**src/rtl/sa_result_drain.sv**
```systemverilog
// rtl/sa_result_drain.sv - snapshot PE results on cal_done and stream them out row-major
module sa_result_drain #(
    parameter int X     = 3,
    parameter int Y     = 3,
    parameter int RES_W = 16,
    parameter int IDX_W = (X * Y > 1) ? $clog2(X * Y) : 1
) (
    input  logic                   clk,
    input  logic                   sys_rst,
    input  logic                   cal_done,
    input  logic [X*Y*RES_W-1:0]   pe_res,
    input  logic                   out_ready,
    input  logic                   clr_overrun,
    output logic [RES_W-1:0]       out_data,
    output logic                   out_valid,
    output logic                   out_last,
    output logic [IDX_W-1:0]       out_idx,
    output logic                   acc_clr,
    output logic                   busy,
    output logic                   drain_done,
    output logic                   overrun
);

    localparam int N = X * Y;
    localparam logic [IDX_W-1:0] LAST_IDX = IDX_W'(N - 1);

    typedef enum logic {
        S_IDLE   = 1'b0,
        S_STREAM = 1'b1
    } state_t;

    state_t           state_q, state_d;
    logic [RES_W-1:0] buf_q [N];
    logic [IDX_W-1:0] idx_q, idx_d;
    logic             acc_clr_q, acc_clr_d;
    logic             drain_done_q, drain_done_d;
    logic             overrun_q, overrun_d;

    logic accept;
    logic last_accept;
    logic capture;
    logic overrun_hit;

    // A capture is only legal when the buffer is free or being vacated this very cycle.
    always_comb begin
        accept      = (state_q == S_STREAM) && out_ready;
        last_accept = accept && (idx_q == LAST_IDX);
        capture     = cal_done && ((state_q == S_IDLE) || last_accept);
        overrun_hit = cal_done && (state_q == S_STREAM) && !last_accept;
    end

    always_ff @(posedge clk) begin
        if (sys_rst) begin
            state_q <= S_IDLE;
        end else begin
            state_q <= state_d;
        end
    end

    always_comb begin
        state_d = state_q;
        case (state_q)
            S_IDLE:   if (cal_done) state_d = S_STREAM;
            S_STREAM: if (last_accept && !cal_done) state_d = S_IDLE;
            default:  state_d = S_IDLE;
        endcase
    end

    always_comb begin
        idx_d = idx_q;
        if (capture) begin
            idx_d = '0;
        end else if (accept && !last_accept) begin
            idx_d = idx_q + IDX_W'(1);
        end
        acc_clr_d    = capture;
        drain_done_d = last_accept;
        overrun_d    = overrun_q;
        if (overrun_hit) begin
            overrun_d = 1'b1;
        end else if (clr_overrun) begin
            overrun_d = 1'b0;
        end
    end

    always_ff @(posedge clk) begin
        if (sys_rst) begin
            idx_q        <= '0;
            acc_clr_q    <= 1'b0;
            drain_done_q <= 1'b0;
            overrun_q    <= 1'b0;
        end else begin
            idx_q        <= idx_d;
            acc_clr_q    <= acc_clr_d;
            drain_done_q <= drain_done_d;
            overrun_q    <= overrun_d;
        end
    end

    // Buffer contents are don't-care until the first capture, so no reset here.
    always_ff @(posedge clk) begin
        if (capture) begin
            for (int k = 0; k < N; k++) begin
                buf_q[k] <= pe_res[k*RES_W +: RES_W];
            end
        end
    end

    always_comb begin
        out_valid  = (state_q == S_STREAM);
        busy       = (state_q == S_STREAM);
        out_data   = out_valid ? buf_q[idx_q] : '0;
        out_idx    = out_valid ? idx_q : '0;
        out_last   = out_valid && (idx_q == LAST_IDX);
        acc_clr    = acc_clr_q;
        drain_done = drain_done_q;
        overrun    = overrun_q;
    end

endmodule

```
**config.mk**
```make
export PLATFORM = sky130hd
export DESIGN_NAME = sa_result_drain
export DESIGN_NICKNAME = d
export VERILOG_FILES = /design/src/rtl/sa_result_drain.sv
export SDC_FILE = /design/constraint.sdc
export NUM_CORES = 1
export LEC_CHECK = 0
export ABC_AREA = 1
export CAP_MARGIN = 10
export CELL_PAD_IN_SITES_DETAIL_PLACEMENT = 0
export CELL_PAD_IN_SITES_GLOBAL_PLACEMENT = 1
export CORE_UTILIZATION = 40
export CTS_BUF_LIST = sky130_fd_sc_hd__clkbuf_8 sky130_fd_sc_hd__clkbuf_16
export CTS_CLUSTER_SIZE = 25
export DETAILED_ROUTE_END_ITERATION = 10
export PLACE_DENSITY_LB_ADDON = 0.08
export SLEW_MARGIN = 15
export SYNTH_ARGS = -nofsm -noshare
export SYNTH_HDL_FRONTEND = slang
export SYNTH_SLANG_ARGS = --single-unit
```
**constraint.sdc**
```tcl
create_clock -name clk -period 13.33 [get_ports clk]
set_input_delay 2.666 -clock clk [delete_from_list [all_inputs] [get_ports clk]]
set_output_delay 2.666 -clock clk [all_outputs]
set_load 0.05 [all_outputs]
```
# After elaboration in Yosys (flattened, before gate mapping)
# Memories as Yosys holds them, arrays and structs flattened. A register that Yosys moved wholly into a read port is not among the register bits.
# Cells that the tools add are included.
word_totals:
  inputBits: 149
  output_inout_bits: 26
  ff_bits: 8
  mem_count: 1
  ram_bits: 144
  word_cells: 33
memory_table:
  columns: ["name", "words", "width", "read_ports", "rd_ports_with_merged_regs", "write_ports", "line_no", "rtl"]
  rows:
  - ["buf_q", 9, 16, 1, 1, 9, "33", "logic [RES_W-1:0] buf_q [N];"]
op_classes:
  mux: 11
  add_sub_neg: 1
  eq_ne: 1
  bitwise_logic: 1
  reduce_logical: 13
ops:
  columns: ["cell", "n"]
  rows:
  - ["two-way mux 16 bit", 1]
  - ["two-way mux 4 bit", 3]
  - ["logical AND 1 bit", 8]
  - ["two-way mux 1 bit", 6]
  - ["adder 4 x 1 -> 4 bit, second input constant", 1]
  - ["equality test 4 bit, second input constant", 1]
  - ["zero test 1 bit", 2]
  - ["case mux 1 bit (2 select lines)", 1]
  - ["nonzero test 2 bit", 1]
  - ["OR reduction 2 bit", 1]
  - ["logical OR 1 bit", 1]
  - ["inverter 1 bit", 1]

# Depth between registers and ports, before layout
# Gate-level depths: netlist of run 1.
depth:
  depth_word: 6
  ltp_mapped: 9
  mapped_depth_nobuf: 9

# Worst setup path after synthesis of run 1
# OpenSTA, ideal clock, no wires.
synth_path:
  path_kind: "input-to-reg"
  start: "in out_ready"
  end: "mem buf_q[0][0], enable pin"
  path_buffers: 0
  cell_stages: 6
  required_time_ns: 12.833
  slack_ns: 6.944
  t_arrival_ns: 5.889
  cell_sequence: "nand2_1 -> inv_1 -> nand4_2 -> nand2_1 -> nand2_1 -> inv_1"
synth_lines:
  columns: ["element", "line_no", "rtl"]
  rows:
  - ["from (decl)", "12", "input logic out_ready,"]
  - ["to (decl)", "33", null]

==> out/metrics.yaml, run 1 <==
run_status:
  outcome: "complete, no violations"
sta:
  hold_viol: 0
  tightest_slew_ns: 1.16
  post-route-min-period_ns: 6.16
  slew_headroom_pct: 22.3
  slew_violations: 0
  grt_setup_unrepaired: "no"
  layout_worst_path_cycle_share_pct: 46.2
  hold_slack_ns: 0.472
  fin_skew_ns: 0.00785
  max_freq_mhz: 162
  setup_tns_ns: 0
  setup_viol: 0
pwr:
  pwr-share-clk_pct: 41.2
  switching_share_pct: 22.0
  seq_power_share_pct: 49.1
  internal_power_uw: 911
  p_sw_uw: 257
  power_density_mw_per_mm2: 134
  p_total_mw: 1.17
  p_comb_share_pct: 9.7
  p_leak_nw: 3.36
  peakVddDrop_mv: 0.0915
clock_network:
  postCtsHoldBufs: 0
  cts_tree: "done"
  htree_levels: 4
  cts_made_buffers: 17
  cts.sinks: 156
  cts-root-buf: "clkbuf_16"
  clk_latency_ns: 0.43
  ctsResizeCount: 0
  clock_path_buffers: 2
  post-cts-setup-buffer-count: 0
  cts.clk_slew.worst_paths_ns: 0.06
synthesis:
  avgSynthCellArea_um2: 11.5
  synth_seq_cells: 156
  synthTopCellsByArea: "edfxtp_1, nand2_1, nand3_1"
  yosysSeqAreaShare_pct: 72.2
  ys.warnings.count: 0
  synth_nets: 699
  synth_top_area_cell: "edfxtp_1"
  syn_inst: 548
  ys_types: 18
  synth_top_area_share_pct: 68.4
  netlist_area_mm2: 0.00632
setup_path:
  reg2reg_to: "buf_q[1][2]"
  rrSetupSlack_ns: 10.45
  rr_startpoint: "busy"
  required_ns: 10.66
  startpoint_type: "flip-flop"
  crit_type: "flip-flop to output port"
  cp.arrival_ns: 3.49
  crit_fanout: 65
  ff2ff_path_depth: 7
  endpoint_kind: "output port"
global_route:
  grt_pass1_wl_mm: 24.8
  grt_antenna_before_repair: 0
  grt_pass1_vias: 4530
  gr-total-overflow: 0
  grt_usage_pct: 21.0
  grt_max_degree: 88
detailed_routing:
  remaining_drc_errors: 0
  antenna_violating_nets_post_route: 0
  drtPass1Iterations: 4
  finalWirelength_mm: 16.5
  wl_per_cell_um: 17.5
  routed_via_density: 4.73
  num_vias: 4444
  drtIter0Drc: 416
cells_and_area:
  syn2layout_area_growth_pct: 38.1
  n_antenna_cell: 0
  fin_util_pct: 57.0
  fin_cells: 939
  drive_above_1_share_pct: 5.08
  num-nets-final: 866
run:
  drv_cap: 0
worst_hold_path:
  min_to: "overrun"
  hold_path_class: "flip-flop to flip-flop"
  hp-start: "overrun"
  whs_path_depth: 2
floorplan:
  die_y_um: 128
  die-width_um: 128
  row_count: 45
  initial_core_util_pct: 41.3
  ios: 175
  die-area_mm2: 0.0163
  core_mm2: 0.0153
place:
  place_inst: 907
  routabilityCongestion: 0.825
  io_buffers: 174
  dp_hpwl_mm: 11.0
-- layout make-up --
cell class,instances,area [um2]
Fill cell,1307,6580
Timing Repair Buffer,177,1760
Clock buffer,17,425
Tap cell,211,264
Multi-Input combinational cell,325,1410
Clock inverter,15,158
Inverter,38,148
Sequential cell,156,4570
-- layer usage --
layer	routed length, um	vias up	share of wire [%]	global-route usage [%]
li1	-	2191	-	-
met1	7190	2091	44	27.0
met2	7990	143	49	33.8
met3	943	19	5.7	6.80
met4	347	0	2.1	6.78
met5	0	-	0	0
-- cells in the mapped netlist, drive strengths merged --
master and n:
nand4 1, nor2 41, o21ai 1, inv 37
nand3 116, edfxtp 144, dfxtp 12, nand2 160
a21oi 2, buf 29, ha 2, clkinv 1
xor2 2
-- worst max-delay path: stages, from the launching register on --
cell and delay [ns]:
dfxtp_2 0.31, buf_4 0.31, inv_2 0.90, nand2_1 0.12, nand3_1 0.12, nand3_1 0.19, nand3_1 0.15, nand2_1 0.08
inv_1 0.06, clkdlybuf4s50_1 0.80
-- sequential cells by signal (all words and copies together) (netlist names), named ones only --
name        flops
drain_done      1
acc_clr         1
overrun         1
idx_q           4
busy            1
buf_q         144
-- per-stage QoR --
step	area, um2	worst slack, ns
floorplan	6320	6.94
global placement	8150	7.62
detailed placement	8150	7.56
CTS	8730	7.10
global route	8730	6.90
finish	8730	7.17
-- cell usage in the layout (no fill, tap or decap) --
cell type,synthesis,final
buf_4,4,3
dfxtp_1,12,11
ha_1,2,2
nand4_2,1,1
edfxtp_1,144,144
nand2_2,1,1
o21ai_0,1,1
clkbuf_16,0,17
a21oi_1,2,2
nand3_1,116,116
nand2_1,159,159
bufinv_16,0,3
clkinv_1,1,2
xor2_1,2,2
inv_2,1,1
clkdlybuf4s50_1,0,174
clkinvlp_4,0,3
clkinv_4,0,1
dfxtp_2,0,1
inv_1,36,37
inv_6,0,1
nor2_1,41,41
clkinv_2,0,5
-- power by group through the flow --
stage / Combinational (mW) / Clock [mW] / Sequential [mW]
2_1_floorplan: 0.0489 / 0 / 0.586
3_3_place_gp: 0.113 / 0 / 0.584
3_5_place_dp: 0.114 / 0 / 0.584
4_1_cts: 0.115 / 0.488 / 0.574
5_1_grt: 0.123 / 0.510 / 0.576
6_report: 0.114 / 0.481 / 0.574
-- worst max path at each step --
stage	cells after the start	endpoint
after global placement	9	out_data[10]
after floorplan	6	buf_q[0][0]
after CTS	9	out_data[10]
after global routing	9	out_data[10]
after detailed placement	9	out_data[10]
final	9	out_data[0]
-- cells by family (layout without fill, tap and decap cells) --
kind of cell	after synthesis	after routing	share of synthesized area (%)
AO/OA/AOI/OAI	3	3	0.237
XOR/XNOR	2	2	0.277
adder cells (fa/ha/maj)	2	2	0.396
buffers and inverters	67	247	5.58
flip-flops	156	156	72.2
AND/OR/NAND/NOR	318	318	21.3
Power figures use the tool's default switching activity.
==> inputs of run 2 (changes only) <==
- CORE_UTILIZATION: 40 -> 34
- clock period: 13.33 -> 5.5 ns (I/O delays scaled with it)
==> run 2 against run 1 <==
Against the previous run: the flow now finishes with violations (design-rule violations); cell area is 0.60% higher; critical path depth shrank 1; utilization fell by 8.4 points; largest cell class unchanged; register-to-register slack got worse by 7.5 ns; non-clock buffer count unchanged; global-route usage is 2.2 points lower; sequential share of layout area fell by 0.30 points; setup slack got worse by 6.6 ns; sequential cell count did not move; sequential power up 140%; highest routed layer unchanged; via count is 1.3% higher; power increased by 150%.
==> out/metrics.yaml, run 2 (synthesis gave the netlist of run 1 again) <==
setup_path:
  path_buf_inv: 4
  crit_type: "flip-flop to output port"
  crit_path_top_delay_cell: "clkinv_1"
  path_cells: "buf_4 -> clkinv_1 -> nand3_1 -> nand3_1 -> nand3_1 -> nand2_1 -> inv_1 -> clkdlybuf4s50_1"
  startpoint_type: "flip-flop"
  path_common_cell: "nand3_1"
  crit_fanout: 33
  cp_top_family: "buffers and inverters"
  max_stage_delay_ns: 0.98
  required_ns: 4.40
  endpoint_kind: "output port"
  cp.arrival_ns: 3.86
run_status:
  violations: "design-rule violations"
  outcome: "finished, violations left"
detailed_routing:
  routed_via_density: 4.70
  wl_per_cell_um: 18.2
  drtPass1Iterations: 7
  antenna_violating_nets_post_route: 0
  drtIter0Drc: 332
  finalWirelength_mm: 17.4
  num_vias: 4501
  remaining_drc_errors: 16
sta:
  setup_viol: 0
  fin_skew_ns: 0.0103
  grt_setup_unrepaired: "no"
  post-route-min-period_ns: 4.96
  setup_tns_ns: 0
  max_freq_mhz: 201
  tightest_slew_ns: 1.14
  layout_worst_path_cycle_share_pct: 90.2
  slew_violations: 0
  slew_headroom_pct: 23.9
  hold_viol: 0
floorplan:
  initial_core_util_pct: 35.0
  die-width_um: 138
  row_count: 49
  ios: 175
  die-area_mm2: 0.0192
  core_mm2: 0.0181
  die_y_um: 138
cells_and_area:
  n_antenna_cell: 0
  layout_commonest_cell: "clkdlybuf4s50_1"
  num-nets-final: 866
  mostFrequentLayoutCells: "clkdlybuf4s50_1, nand2_1, edfxtp_1"
  largest_reg_flops: 144
  drive_above_1_share_pct: 5.36
  largest-register: "buf_q"
  fin_util_pct: 48.6
  reg_top3: "buf_q (144), idx_q (4)"
  fillers: 1613
  syn2layout_area_growth_pct: 38.9
global_route:
  grt_max_degree: 86
  grt_pass1_wl_mm: 26.3
  gr-total-overflow: 0
  grt_antenna_before_repair: 0
  grt_pass1_vias: 4519
  grt_usage_pct: 18.9
pwr:
  power_density_mw_per_mm2: 326
  p_total_mw: 2.86
  peakVddDrop_mv: 0.190
  p_leak_nw: 3.36
clock_network:
  cts_tree: "done"
  cts.clk_slew.worst_paths_ns: 0.06
  cts-root-buf: "clkbuf_16"
  cts.sinks: 156
  postCtsHoldBufs: 0
  clk_latency_ns: 0.43
  htree_levels: 4
  clock_path_buffers: 2
  ctsResizeCount: 0
  post-cts-setup-buffer-count: 0
  cts_made_buffers: 17
run:
  drv_cap: 0
place:
  routabilityCongestion: 0.804
  dp_hpwl_mm: 11.9
  io_buffers: 174
worst_hold_path:
  hold_path_class: "flip-flop to flip-flop"
==> run 2: cell count changes in the layout (fill, tap and decap cells not counted) <==
cell and change:
clkinv_2 -4, clkinvlp_4 +3, inv_1 -2, inv_6 +2, buf_12 +1, buf_4 -1, clkinv_1 +1, dfxtp_1 -1
dfxtp_2 +1
==> run 2: layout make-up <==
cell class	count	area, um2	share of cell area [%]
Sequential cell	156	4570	52.0
Timing Repair Buffer	177	1780	20.2
Multi-Input combinational cell	325	1410	16.0
Clock buffer	17	425	4.84
Tap cell	229	287	3.26
Clock inverter	15	174	1.98
Inverter	38	148	1.68
==> run 2: final timing paths <==
check                                from     endpoint  slack, ns  cells after the start
worst max-delay path            flip-flop  out_data[5]       0.54                      8
worst min-delay path              overrun      overrun       0.47                      2
worst max register to register       busy  buf_q[4][2]       2.94                      7
worst min register to register    overrun      overrun       0.47                      2
==> run 2: routing by layer <==
layer | GRT usage (%) | vias to the layer above | routed length (um)
met5 | 0 | - | 0
met4 | 5.50 | 0 | 222
li1 | - | 2199 | -
met2 | 30.9 | 156 | 8550
met3 | 5.30 | 14 | 1040
met1 | 24.3 | 2132 | 7580
==> run 2: where the power goes <==
group | internal (mW) | leakage (nW) | switching [mW] | total [mW]
clock network | 0.712 | 0.277 | 0.480 | 1.19
registers | 1.37 | 1.47 | 0.0191 | 1.39
logic | 0.136 | 1.61 | 0.145 | 0.281
==> run 2: metrics by stage <==
stage | std cells | worst slack, ns | instance area, um2 | hold WS (ns)
2_1_floorplan | 548 | 0.680 | 6320 | 0.521
5_1_grt | 957 | 0.279 | 8780 | 0.510
4_1_cts | 957 | 0.982 | 8780 | 0.476
3_5_place_dp | 925 | 1.44 | 8190 | 0.467
3_3_place_gp | 925 | 1.53 | 8190 | 0.455
6_report | 957 | 0.537 | 8780 | 0.472
==> run 2: worst register-to-register path: cells and delay by family, from the launching register on <==
| family | cells | cell delay (ns) |
|---|---|---|
| AND/OR/NAND/NOR | 4 | 0.48 |
| flip-flops | 1 | 0.53 |
| buffers and inverters | 3 | 1.19 |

_TASK INSTRUCTIONS_. Give back exactly the lines from the one that contains "5_1_grt | 957 | 0.279 | 8780 | 0.510" to the end of the material, both ends kept, and no other line.

_RESPONSE TO THE EXERCISE_.
5_1_grt | 957 | 0.279 | 8780 | 0.510
4_1_cts | 957 | 0.982 | 8780 | 0.476
3_5_place_dp | 925 | 1.44 | 8190 | 0.467
3_3_place_gp | 925 | 1.53 | 8190 | 0.455
6_report | 957 | 0.537 | 8780 | 0.472
==> run 2: worst register-to-register path: cells and delay by family, from the launching register on <==
| family | cells | cell delay (ns) |
|---|---|---|
| AND/OR/NAND/NOR | 4 | 0.48 |
| flip-flops | 1 | 0.53 |
| buffers and inverters | 3 | 1.19 |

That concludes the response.